Kadlec: Aha! I shouldn’t be surprised that we share this hero, but I am surprised we haven’t talked about this before.

 

Mehaffy: So much of his work in healthcare shows what it takes to shift culture and practice in service improved outcomes for patients. Higher ed has much to learn from research in health care, and people like Gawande are showing what kinds of interventions and strategies are most effective in challenging deeply entrenched beliefs that run counter to the interests of patients, and what it means to create the conditions for changing deeply engrained practices. Whether it’s about creating protocols for surgery that allow for medical staff to hold each other accountable regardless of established hierarchies, or about using data to challenge long-held beliefs about where the greatest gains are being made in extending life expectancy for people with cystic fibrosis, Gawande’s insights apply far beyond healthcare. We’d all be better served by reading him more carefully and by asking ourselves what it would mean and what it would take to have community-developed, evidence-based standards of care in higher education that bring together the insights of leadership, faculty, staff and students themselves in service of improved outcomes.

 

“I think Sova is doing some of the most important work in the country with respect to student success.”

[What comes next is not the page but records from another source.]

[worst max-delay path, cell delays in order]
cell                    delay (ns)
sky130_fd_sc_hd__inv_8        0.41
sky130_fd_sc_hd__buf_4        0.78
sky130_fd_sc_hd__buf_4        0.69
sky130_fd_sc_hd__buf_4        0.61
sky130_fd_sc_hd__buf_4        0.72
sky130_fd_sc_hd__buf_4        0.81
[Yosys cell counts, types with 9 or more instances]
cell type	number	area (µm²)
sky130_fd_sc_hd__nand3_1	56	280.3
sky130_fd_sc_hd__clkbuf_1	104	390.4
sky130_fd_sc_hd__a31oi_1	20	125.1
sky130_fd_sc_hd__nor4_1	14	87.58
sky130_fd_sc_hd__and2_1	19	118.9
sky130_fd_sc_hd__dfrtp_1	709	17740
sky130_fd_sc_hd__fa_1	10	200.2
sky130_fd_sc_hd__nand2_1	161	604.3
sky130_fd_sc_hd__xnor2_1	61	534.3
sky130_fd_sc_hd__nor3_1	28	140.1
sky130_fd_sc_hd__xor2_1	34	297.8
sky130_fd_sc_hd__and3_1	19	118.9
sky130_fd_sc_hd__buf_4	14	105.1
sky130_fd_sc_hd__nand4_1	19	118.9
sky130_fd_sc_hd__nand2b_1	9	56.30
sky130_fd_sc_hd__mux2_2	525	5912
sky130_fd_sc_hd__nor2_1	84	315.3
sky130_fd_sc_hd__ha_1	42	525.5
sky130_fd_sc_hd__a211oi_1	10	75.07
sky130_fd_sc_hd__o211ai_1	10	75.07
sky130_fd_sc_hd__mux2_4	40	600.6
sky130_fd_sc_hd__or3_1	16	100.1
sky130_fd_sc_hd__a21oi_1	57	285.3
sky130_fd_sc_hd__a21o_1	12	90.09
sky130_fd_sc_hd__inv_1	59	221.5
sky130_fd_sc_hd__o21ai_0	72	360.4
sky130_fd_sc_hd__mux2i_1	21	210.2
--- config.mk ---
export PLATFORM = sky130hd
export DESIGN_NAME = mio_bus_nport
export DESIGN_NICKNAME = d
export VERILOG_FILES = /design/src/rtl/mio_bus_pkg.sv /design/src/rtl/mio_addr_decode.sv /design/src/rtl/mio_bus_nport.sv
export SDC_FILE = /design/constraint.sdc
export NUM_CORES = 1
export LEC_CHECK = 0
export CAP_MARGIN = 0
export CORE_AREA = 4 4 145 147
export DETAILED_ROUTE_END_ITERATION = 8
export DIE_AREA = 0 0 149 151
export GPL_ROUTABILITY_DRIVEN = 0
export PLACE_DENSITY = 0.69
export REMOVE_ABC_BUFFERS = 1
export SYNTH_ARGS = -nofsm -noshare
export SYNTH_HDL_FRONTEND = slang
export SYNTH_SLANG_ARGS = --single-unit
--- constraint.sdc ---
create_clock -name clk -period 5.7 [get_ports clk]
set_input_delay 1.425 -clock clk [delete_from_list [all_inputs] [get_ports clk]]
set_output_delay 1.425 -clock clk [all_outputs]
set_load 0.05 [all_outputs]
--- src/rtl/mio_bus_pkg.sv ---
`default_nettype none
// ============================================================================
// Module      : mio_bus_pkg
// Description : Shared types and constants for the N-port MIO bus.
//               Holds the bus FSM state encoding, the default slave address
//               regions (addr[31:28]) and the timeout counter width helper.
// Revision    : 1.0 - initial release
// ============================================================================
package mio_bus_pkg;

    typedef enum logic [1:0] {
        ST_IDLE   = 2'd0,
        ST_ACCESS = 2'd1,
        ST_RESP   = 2'd2
    } state_t;

    // Default region nibbles (compared against addr[31:28])
    localparam logic [3:0] REG_RAM  = 4'h0;
    localparam logic [3:0] REG_VRAM = 4'hC;
    localparam logic [3:0] REG_KBD  = 4'hD;
    localparam logic [3:0] REG_SSEG = 4'hE;
    localparam logic [3:0] REG_PIO  = 4'hF;
    localparam logic [3:0] REG_PIC  = 4'hB;

    // Slave 0 sits in the least significant nibble
    localparam logic [23:0] DEF_REGION = {REG_PIC, REG_KBD, REG_VRAM,
                                          REG_PIO, REG_SSEG, REG_RAM};

    localparam int ERR_CNT_W = 8;

    // Counter only ever holds 0 .. timeout-1
    function automatic int tmo_width(input int timeout);
        return (timeout < 2) ? 1 : $clog2(timeout);
    endfunction

endpackage : mio_bus_pkg
`default_nettype wire

--- src/rtl/mio_addr_decode.sv ---
`default_nettype none
// ============================================================================
// Module      : mio_addr_decode
// Description : Combinational region decoder. Compares the address top
//               nibble against every slave region and returns a one-hot hit
//               vector; when regions overlap the lowest index wins.
// Ports       : i_nibble - addr[31:28]
//               o_hit    - one-hot slave hit (all zero on miss)
//               o_miss   - no slave claims the address
// Revision    : 1.0 - initial release
// ============================================================================
module mio_addr_decode
    import mio_bus_pkg::*;
#(
    parameter int                  NSLV       = 6,
    parameter logic [NSLV*4-1:0]   SLV_REGION = DEF_REGION
) (
    input  logic [3:0]      i_nibble,
    output logic [NSLV-1:0] o_hit,
    output logic            o_miss
);

    logic [NSLV-1:0] w_match;

    always_comb begin
        w_match = '0;
        for (int i = 0; i < NSLV; i++) begin
            w_match[i] = (i_nibble == SLV_REGION[4*i +: 4]);
        end
    end

    // Isolate the lowest set bit: x & -x
    assign o_hit  = w_match & (~w_match + NSLV'(1));
    assign o_miss = ~|w_match;

endmodule : mio_addr_decode
`default_nettype wire

--- src/rtl/mio_bus_nport.sv ---
`default_nettype none
// ============================================================================
// Module      : mio_bus_nport
// Description : Routes CPU load/store requests to NSLV memory-mapped slaves
//               selected by addr[31:28]. Registers the request, waits for
//               the selected slave's ready with a timeout, and returns a
//               one-cycle ack with data or a bus error. Error responses are
//               tallied in a saturating 8-bit counter.
// Ports       : clk, rst (async, active high)
//               cpu_req/we/addr/wdata  -> request from CPU (held until ack)
//               cpu_ack/rdata/err      <- one-cycle response
//               slv_sel/we/addr/wdata  -> registered request to slaves
//               slv_rdata/ready        <- per-slave response (packed)
//               err_cnt                <- saturating error response count
// Revision    : 1.0 - initial release
// ============================================================================
module mio_bus_nport
    import mio_bus_pkg::*;
#(
    parameter int                NSLV       = 6,
    parameter int                DW         = 32,
    parameter logic [NSLV*4-1:0] SLV_REGION = DEF_REGION,
    parameter int                TIMEOUT    = 15
) (
    input  logic                 clk,
    input  logic                 rst,
    input  logic                 cpu_req,
    input  logic                 cpu_we,
    input  logic [31:0]          cpu_addr,
    input  logic [DW-1:0]        cpu_wdata,
    output logic                 cpu_ack,
    output logic [DW-1:0]        cpu_rdata,
    output logic                 cpu_err,
    output logic [NSLV-1:0]      slv_sel,
    output logic                 slv_we,
    output logic [31:0]          slv_addr,
    output logic [DW-1:0]        slv_wdata,
    input  logic [NSLV*DW-1:0]   slv_rdata,
    input  logic [NSLV-1:0]      slv_ready,
    output logic [ERR_CNT_W-1:0] err_cnt
);

    localparam int                 c_tmo_w    = tmo_width(TIMEOUT);
    localparam logic [c_tmo_w-1:0] c_tmo_last = c_tmo_w'(TIMEOUT - 1);

    state_t                 r_state;
    state_t                 w_state_nxt;

    logic [NSLV-1:0]        w_hit;
    logic                   w_miss;
    logic                   w_sel_ready;
    logic [DW-1:0]          w_sel_rdata;
    logic                   w_tmo;

    logic [NSLV-1:0]        r_sel;
    logic                   r_we;
    logic [31:0]            r_addr;
    logic [DW-1:0]          r_wdata;
    logic                   r_ack;
    logic                   r_err;
    logic [DW-1:0]          r_rdata;
    logic [ERR_CNT_W-1:0]   r_err_cnt;
    logic [c_tmo_w-1:0]     r_cnt;

    mio_addr_decode #(
        .NSLV       (NSLV),
        .SLV_REGION (SLV_REGION)
    ) u_dec (
        .i_nibble (cpu_addr[31:28]),
        .o_hit    (w_hit),
        .o_miss   (w_miss)
    );

    // r_sel is one-hot, so an OR of masked slices is a clean mux
    always_comb begin
        w_sel_rdata = '0;
        for (int i = 0; i < NSLV; i++) begin
            if (r_sel[i]) begin
                w_sel_rdata = w_sel_rdata | slv_rdata[DW*i +: DW];
            end
        end
    end

    assign w_sel_ready = |(slv_ready & r_sel);
    assign w_tmo       = (r_cnt == c_tmo_last);

    // ------------------------------------------------------------------
    // FSM
    // ------------------------------------------------------------------
    always_ff @(posedge clk or posedge rst) begin
        if (rst) begin
            r_state <= ST_IDLE;
        end else begin
            r_state <= w_state_nxt;
        end
    end

    always_comb begin
        w_state_nxt = r_state;
        unique case (r_state)
            ST_IDLE: begin
                if (cpu_req) begin
                    w_state_nxt = w_miss ? ST_RESP : ST_ACCESS;
                end
            end
            ST_ACCESS: begin
                if (w_sel_ready || w_tmo) begin
                    w_state_nxt = ST_RESP;
                end
            end
            ST_RESP: begin
                w_state_nxt = ST_IDLE;
            end
            default: begin
                w_state_nxt = ST_IDLE;
            end
        endcase
    end

    // ------------------------------------------------------------------
    // Datapath: request capture, timeout, response, error count
    // ------------------------------------------------------------------
    always_ff @(posedge clk or posedge rst) begin
        if (rst) begin
            r_sel     <= '0;
            r_we      <= 1'b0;
            r_addr    <= '0;
            r_wdata   <= '0;
            r_ack     <= 1'b0;
            r_err     <= 1'b0;
            r_rdata   <= '0;
            r_err_cnt <= '0;
            r_cnt     <= '0;
        end else begin
            unique case (r_state)
                ST_IDLE: begin
                    if (cpu_req) begin
                        r_addr  <= cpu_addr;
                        r_wdata <= cpu_wdata;
                        r_cnt   <= '0;
                        if (w_miss) begin
                            r_ack   <= 1'b1;
                            r_err   <= 1'b1;
                            r_rdata <= '0;
                        end else begin
                            r_sel <= w_hit;
                            r_we  <= cpu_we;
                        end
                    end
                end
                ST_ACCESS: begin
                    if (w_sel_ready) begin
                        r_ack   <= 1'b1;
                        r_err   <= 1'b0;
                        // Stores return zero rather than whatever the slave drives
                        r_rdata <= r_we ? '0 : w_sel_rdata;
                        r_sel   <= '0;
                        r_we    <= 1'b0;
                    end else if (w_tmo) begin
                        r_ack   <= 1'b1;
                        r_err   <= 1'b1;
                        r_rdata <= '0;
                        r_sel   <= '0;
                        r_we    <= 1'b0;
                    end else begin
                        r_cnt <= r_cnt + c_tmo_w'(1);
                    end
                end
                ST_RESP: begin
                    r_ack   <= 1'b0;
                    r_err   <= 1'b0;
                    r_rdata <= '0;
                    if (r_err && (r_err_cnt != {ERR_CNT_W{1'b1}})) begin
                        r_err_cnt <= r_err_cnt + ERR_CNT_W'(1);
                    end
                end
                default: begin
                    r_ack <= 1'b0;
                    r_err <= 1'b0;
                end
            endcase
        end
    end

    assign cpu_ack   = r_ack;
    assign cpu_err   = r_err;
    assign cpu_rdata = r_rdata;
    assign slv_sel   = r_sel;
    assign slv_we    = r_we;
    assign slv_addr  = r_addr;
    assign slv_wdata = r_wdata;
    assign err_cnt   = r_err_cnt;

endmodule : mio_bus_nport
`default_nettype wire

Kadlec: Amen. We find ourselves reading and referencing research in patient-centered healthcare for lots of different reasons, not least of which is because of how clearly it shows that creating a true “culture of care” requires the active commitment and creative co-ownership of frontline practitioners. Leadership from the top is not enough to effect the changes needed, and passive ‘buy-in’ isn’t either, but this is a great puzzle because it deprives us of all easy answers about how evidence-based ideas become real solutions with real outcomes.

 

Mehaffy: Exactly, and we’ve talked a bit in other conversations about why generic leadership training programs don’t serve the needs of public access-oriented higher education institutions particularly well. Most leaders, presidents and provosts, realize or learn quickly that they don’t live in a ‘command-and-control’ world in which change can be effected without with distributed leadership.

 

Kadlec: Indeed. This is why we’re always preaching the importance of cross-silo skill-building for adaptive leadership, which is a lot different than merely ‘managing’ change. So, by way of wrap up here, I want to ask you why you’ve decided to join Sova for the next chapter of your career. How did we get so lucky?

 

Mehaffy: Well, I’ve become enormously committed to this notion of student success, and to get to student success requires institutional transformation. It requires changes in policies, it requires changes in practice and in mindset. As you described just now, it requires enormous leadership at multiple levels, and it requires a culture that supports student success in the most fundamental ways. This is not easy work. As we said, it’s counter-cultural. As I began thinking about life after AASCU, I looked around at organizations and found only one that I thought was really doing the kind of deep analytical and insightful work that’s required to make a fundamental and profound change in institutional behavior, and that was Sova.

 

Of course, I’ve known you all for a long time. Paul [Markham] was the first recipient of and “Emerging Leaders in Civic Engagement” award we created through the American Democracy Project more than a decade ago. And over the years while you were at Public Agenda, I’d gotten to know you, too. But it’s what you’re doing together with Sova, and the talented team you’ve put together, that really interests me. I think that there are few organizations out there that are well equipped, and with the kinds of professional histories that you all bring, to do the work that needs doing. I think Sova is doing some of the most important work in the country with respect to student success. And that’s why I was immediately drawn to you all as an outlet for my continuing intrigue about this notion of how we help many more students graduate and thrive, particularly those students for whom the playing field has not yet been leveled.

 

Kadlec: Well, George, we are honored and excited for the next chapter together. As we often say to one another at the end of emails: Onward!